Eligibility Criteria
Ages Eligible for Study
18 years to 75 years (Adult, Older Adult)
Accepts Healthy Volunteers
No
Description
Inclusion Criteria:
- Written informed consent signed prior to entry into the study
- Male or female age 18 to 75 years, inclusive
- Body mass index (BMI) ≥ 30 kg/m2 or BMI ≥ 27 kg/m2 combined with at least one obesity-related comorbidity
- At least one unsuccessful weight loss attempt per investigator judgement
- Agreement to comply with the study-required life-style intervention and treatment during the full duration of the study
- Female subjects of childbearing potential who are not pregnant or breastfeeding, do not plan to become pregnant during the study, and agree to use effective birth control
Exclusion Criteria:
- Weight gain or loss > 5% in the 3 months prior to randomization or >10% in the 6 months prior to screening
Diabetes and related conditions:
- History or clinical evidence of diabetes mellitus of any type, including Type 1, Type 2, or mature onset diabetes of the young (MODY)
- HbA1c > 6.5%, fasting glucose ≥ 126 mg/dL (6.9 mmol/L), and/or random glucose of ≥ 200 mg/dL (11.0mmol/L) at screening
Obesity and related conditions:
- Obesity induced by known genetic causes or endocrine disorders (eg, Cushing Syndrome, inadequately treated hypothyroidism, defined as thyroid-stimulating hormone [TSH] > 6 mIU/L)
- History of bariatric surgery or other surgical treatment for obesity (eg, gastric banding, gastric bypass), or planned surgery or surgical treatment during the study. Liposuction and/or abdominoplasty performed >1 year before screening is allowed. Endoscopically placed intragastric balloons will be allowed if removed > 1 year before screening.
Gastrointestinal conditions:
- History of acute or chronic pancreatitis within 1 year (365 days) before screening
- History of or acute significant gastrointestinal (GI) disorder (eg, peptic ulcers, severe gastroesophageal reflux disease [GERD],
- History of GI surgery, including cholecystectomy and antrectomy. Surgery for appendicitis and small bowel resection >20cm is acceptable.

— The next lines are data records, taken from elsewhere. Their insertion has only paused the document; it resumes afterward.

**config.mk**
```make
export PLATFORM = sky130hd
export DESIGN_NAME = ring_queue_with_front_push_and_find_core
export DESIGN_NICKNAME = d
export VERILOG_FILES = /design/src/hdl/rqf_pkg.sv /design/src/hdl/rqf_slots.sv /design/src/hdl/ring_queue_with_front_push_and_find_core.sv
export SDC_FILE = /design/constraint.sdc
export NUM_CORES = 1
export LEC_CHECK = 0
export BUFFER_PORTS_ARGS = -buffer_cell sky130_fd_sc_hd__buf_2
export CELL_PAD_IN_SITES_DETAIL_PLACEMENT = 0
export CELL_PAD_IN_SITES_GLOBAL_PLACEMENT = 1
export CORE_ASPECT_RATIO = 1.4
export CORE_MARGIN = 2
export CORE_UTILIZATION = 41
export DETAILED_ROUTE_END_ITERATION = 6
export PLACE_DENSITY = 0.62
export SYNTH_ARGS = -nofsm -noshare
export SYNTH_HDL_FRONTEND = slang
export SYNTH_SLANG_ARGS = --single-unit
```
**constraint.sdc**
```tcl
create_clock -name clk -period 6.2 [get_ports clk]
set_clock_uncertainty 0.15 [all_clocks]
set_input_delay 1.24 -clock clk [delete_from_list [all_inputs] [get_ports clk]]
set_output_delay 1.24 -clock clk [all_outputs]
set_load 0.01 [all_outputs]
```
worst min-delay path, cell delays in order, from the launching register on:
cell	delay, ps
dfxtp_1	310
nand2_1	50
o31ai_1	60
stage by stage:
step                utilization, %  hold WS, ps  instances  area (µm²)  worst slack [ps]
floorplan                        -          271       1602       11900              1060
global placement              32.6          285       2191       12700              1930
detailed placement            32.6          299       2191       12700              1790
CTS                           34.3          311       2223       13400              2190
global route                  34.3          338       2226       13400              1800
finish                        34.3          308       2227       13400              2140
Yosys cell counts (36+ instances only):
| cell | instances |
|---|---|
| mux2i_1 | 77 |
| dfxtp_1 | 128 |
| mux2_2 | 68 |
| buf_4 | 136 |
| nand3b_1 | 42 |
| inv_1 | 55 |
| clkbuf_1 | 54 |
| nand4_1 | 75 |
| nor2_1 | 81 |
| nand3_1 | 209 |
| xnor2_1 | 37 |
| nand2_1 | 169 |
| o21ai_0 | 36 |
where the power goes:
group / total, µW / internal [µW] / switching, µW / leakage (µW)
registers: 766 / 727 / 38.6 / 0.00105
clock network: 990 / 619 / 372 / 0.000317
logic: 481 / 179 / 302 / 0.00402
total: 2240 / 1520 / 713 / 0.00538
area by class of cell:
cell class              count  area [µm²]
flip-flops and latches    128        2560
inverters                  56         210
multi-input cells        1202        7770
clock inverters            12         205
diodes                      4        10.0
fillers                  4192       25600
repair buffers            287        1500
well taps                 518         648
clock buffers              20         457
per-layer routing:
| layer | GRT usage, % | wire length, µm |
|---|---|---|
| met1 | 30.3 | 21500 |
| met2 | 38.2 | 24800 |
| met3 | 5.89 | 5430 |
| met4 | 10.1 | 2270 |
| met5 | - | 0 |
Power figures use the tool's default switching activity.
<file path="src/lscm_pkg.sv">
package lscm_pkg;

  localparam int unsigned NUM_ROUNDS = 12;
  localparam int unsigned BLOCK_BYTES = 16;

  // configuration register indexes
  localparam logic [1:0] REG_KEY_LOW        = 2'd0;
  localparam logic [1:0] REG_KEY_HIGH       = 2'd1;
  localparam logic [1:0] REG_CTR_START_HIGH = 2'd2;
  localparam logic [1:0] REG_CTR_START_LOW  = 2'd3;

  localparam logic [4:0] FULL_COUNT = 5'd16;

  typedef struct packed {
    logic [63:0] data_low;
    logic [63:0] data_high;
    logic [4:0]  valid_bytes;
    logic        first_block;
  } in_word_t;

  typedef struct packed {
    logic [63:0] result_low;
    logic [63:0] result_high;
    logic [4:0]  result_bytes;
  } out_word_t;

  // one block on its way from the front to the cipher pipeline
  typedef struct packed {
    logic [127:0] ctr;
    logic [127:0] text;
    logic [4:0]   nbytes;
  } job_t;

  // one cipher pipeline stage
  typedef struct packed {
    logic [127:0] state;
    logic [127:0] text;
    logic [4:0]   nbytes;
  } stage_t;

  localparam logic [0:NUM_ROUNDS-1][15:0] ROUND_CONST = '{
    16'hBFFF, 16'h6E90, 16'hD16F, 16'h4137, 16'hFEC8, 16'h2FA7,
    16'h9058, 16'hD548, 16'h6AB7, 16'hBBD8, 16'h0427, 16'h947F
  };

  // L-box nibble tables: even tables feed the low byte, odd the high byte
  localparam logic [0:7][0:15][7:0] LBOX = '{
    '{8'h00,8'hFF,8'h90,8'h6F,8'h37,8'hC8,8'hA7,8'h58,
      8'h48,8'hB7,8'hD8,8'h27,8'h7F,8'h80,8'hEF,8'h10},
    '{8'h00,8'hBF,8'h6E,8'hD1,8'h41,8'hFE,8'h2F,8'h90,
      8'hD5,8'h6A,8'hBB,8'h04,8'h94,8'h2B,8'hFA,8'h45},
    '{8'h00,8'h96,8'h83,8'h15,8'hB1,8'h27,8'h32,8'hA4,
      8'h6C,8'hFA,8'hEF,8'h79,8'hDD,8'h4B,8'h5E,8'hC8},
    '{8'h00,8'h52,8'hD1,8'h83,8'hC2,8'h90,8'h13,8'h41,
      8'h49,8'h1B,8'h98,8'hCA,8'h8B,8'hD9,8'h5A,8'h08},
    '{8'h00,8'hC2,8'h24,8'hE6,8'h28,8'hEA,8'h0C,8'hCE,
      8'h56,8'h94,8'h72,8'hB0,8'h7E,8'hBC,8'h5A,8'h98},
    '{8'h00,8'h74,8'hD3,8'hA7,8'hCE,8'hBA,8'h1D,8'h69,
      8'h68,8'h1C,8'hBB,8'hCF,8'hA6,8'hD2,8'h75,8'h01},
    '{8'h00,8'h89,8'h39,8'hB0,8'h44,8'hCD,8'h7D,8'hF4,
      8'h4B,8'hC2,8'h72,8'hFB,8'h0F,8'h86,8'h36,8'hBF},
    '{8'h00,8'hE4,8'h68,8'h8C,8'h5E,8'hBA,8'h36,8'hD2,
      8'h61,8'h85,8'h09,8'hED,8'h3F,8'hDB,8'h57,8'hB3}
  };

  // big-endian counter -> cipher state (byte j of the block at bits 8j+7:8j)
  function automatic logic [127:0] ctr_to_state(input logic [127:0] c);
    logic [127:0] s;
    for (int j = 0; j < BLOCK_BYTES; j++) begin
      s[8*j +: 8] = c[127-8*j -: 8];
    end
    return s;
  endfunction

  function automatic logic [7:0][15:0] five_box(input logic [7:0][15:0] xi);
    logic [7:0][15:0] x;
    x = xi;
    x[2] = x[2] ^ (x[0] & x[1]);
    x[1] = x[1] ^ x[2];
    x[3] = x[3] ^ (x[0] & x[4]);
    x[2] = x[2] ^ x[3];
    x[0] = x[0] ^ (x[1] & x[3]);
    x[4] = x[4] ^ x[1];
    x[1] = x[1] ^ (x[2] & x[4]);
    x[1] = x[1] ^ x[0];
    return x;
  endfunction

  function automatic logic [7:0][15:0] sbox_layer(input logic [7:0][15:0] xi);
    logic [7:0][15:0] x;
    logic [15:0] a, b, c;
    x = five_box(xi);
    x[0] = x[0] ^ x[5];
    x[1] = x[1] ^ x[6];
    x[2] = x[2] ^ x[7];
    x[3] = ~x[3];
    x[4] = ~x[4];
    a = x[5];
    b = x[6];
    c = x[7];
    x[5] = x[5] ^ (~b & c);
    x[6] = x[6] ^ (~c & a);
    x[7] = x[7] ^ (~a & b);
    x[5] = x[5] ^ x[0];
    x[6] = x[6] ^ x[1];
    x[7] = x[7] ^ x[2];
    return five_box(x);
  endfunction

  function automatic logic [15:0] lbox_row(input logic [15:0] w);
    logic [7:0] nl, nh;
    nl = LBOX[0][w[3:0]] ^ LBOX[2][w[7:4]] ^ LBOX[4][w[11:8]] ^ LBOX[6][w[15:12]];
    nh = LBOX[1][w[3:0]] ^ LBOX[3][w[7:4]] ^ LBOX[5][w[11:8]] ^ LBOX[7][w[15:12]];
    return {nh, nl};
  endfunction

  function automatic logic [127:0] cipher_round(input logic [127:0] s,
                                                input logic [15:0]  rc,
                                                input logic [127:0] key);
    logic [7:0][15:0] x;
    x = s;
    x[0] = x[0] ^ rc;
    x = sbox_layer(x);
    for (int r = 0; r < 8; r++) begin
      x[r] = lbox_row(x[r]) ^ key[16*r +: 16];
    end
    return x;
  endfunction

endpackage

</file>
<file path="src/lscm_fifo.sv">
module lscm_fifo import lscm_pkg::*; #(
  parameter int unsigned WIDTH = 8,
  parameter int unsigned DEPTH = 2
) (
  input  logic             clk,
  input  logic             rst_n,
  input  logic             wr_en,
  input  logic [WIDTH-1:0] wr_data,
  output logic             full,
  input  logic             rd_en,
  output logic [WIDTH-1:0] rd_data,
  output logic             empty
);

  localparam int unsigned PW = $clog2(DEPTH);
  localparam int unsigned CW = $clog2(DEPTH + 1);

  logic [WIDTH-1:0] mem_r [DEPTH];
  logic [PW-1:0]    wr_ptr_r, rd_ptr_r;
  logic [CW-1:0]    count_r;
  logic             do_wr, do_rd;

  assign full    = (count_r == CW'(DEPTH));
  assign empty   = (count_r == '0);
  assign do_wr   = wr_en && !full;
  assign do_rd   = rd_en && !empty;
  assign rd_data = mem_r[rd_ptr_r];

  always_ff @(posedge clk) begin
    if (do_wr) begin
      mem_r[wr_ptr_r] <= wr_data;
    end
  end

  always_ff @(posedge clk) begin
    if (!rst_n) begin
      wr_ptr_r <= '0;
      rd_ptr_r <= '0;
      count_r  <= '0;
    end else begin
      if (do_wr) begin
        wr_ptr_r <= (wr_ptr_r == PW'(DEPTH - 1)) ? '0 : wr_ptr_r + 1'b1;
      end
      if (do_rd) begin
        rd_ptr_r <= (rd_ptr_r == PW'(DEPTH - 1)) ? '0 : rd_ptr_r + 1'b1;
      end
      if (do_wr && !do_rd) begin
        count_r <= count_r + 1'b1;
      end else if (do_rd && !do_wr) begin
        count_r <= count_r - 1'b1;
      end
    end
  end

endmodule

</file>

- History of inflammatory bowel disease, celiac disease or any medical condition or surgery that could affect gastric emptying, stool frequency or stool consistency. (Irritable bowel syndrome is permitted provided that bowel frequency and consistency are normal off treatment.)
Mental health conditions:
- Untreated depressive disorder, defined as a Patient Health Questionaire-9 (PHQ-9) score of ≥ 15 at screening
- Suicide ideation, defined as type 4 or 5 on the Columbia-Suicide Severity Rating Scale(C-SSRS) at screening, lifelong history of a suicide attempt, or suicidal behavior within 30 days before screening
- Other severe psychiatric disorder (eg, schizophrenia, bipolar disorder)
Study Plan
This section provides details of the study plan, including how the study is designed and what the study is measuring.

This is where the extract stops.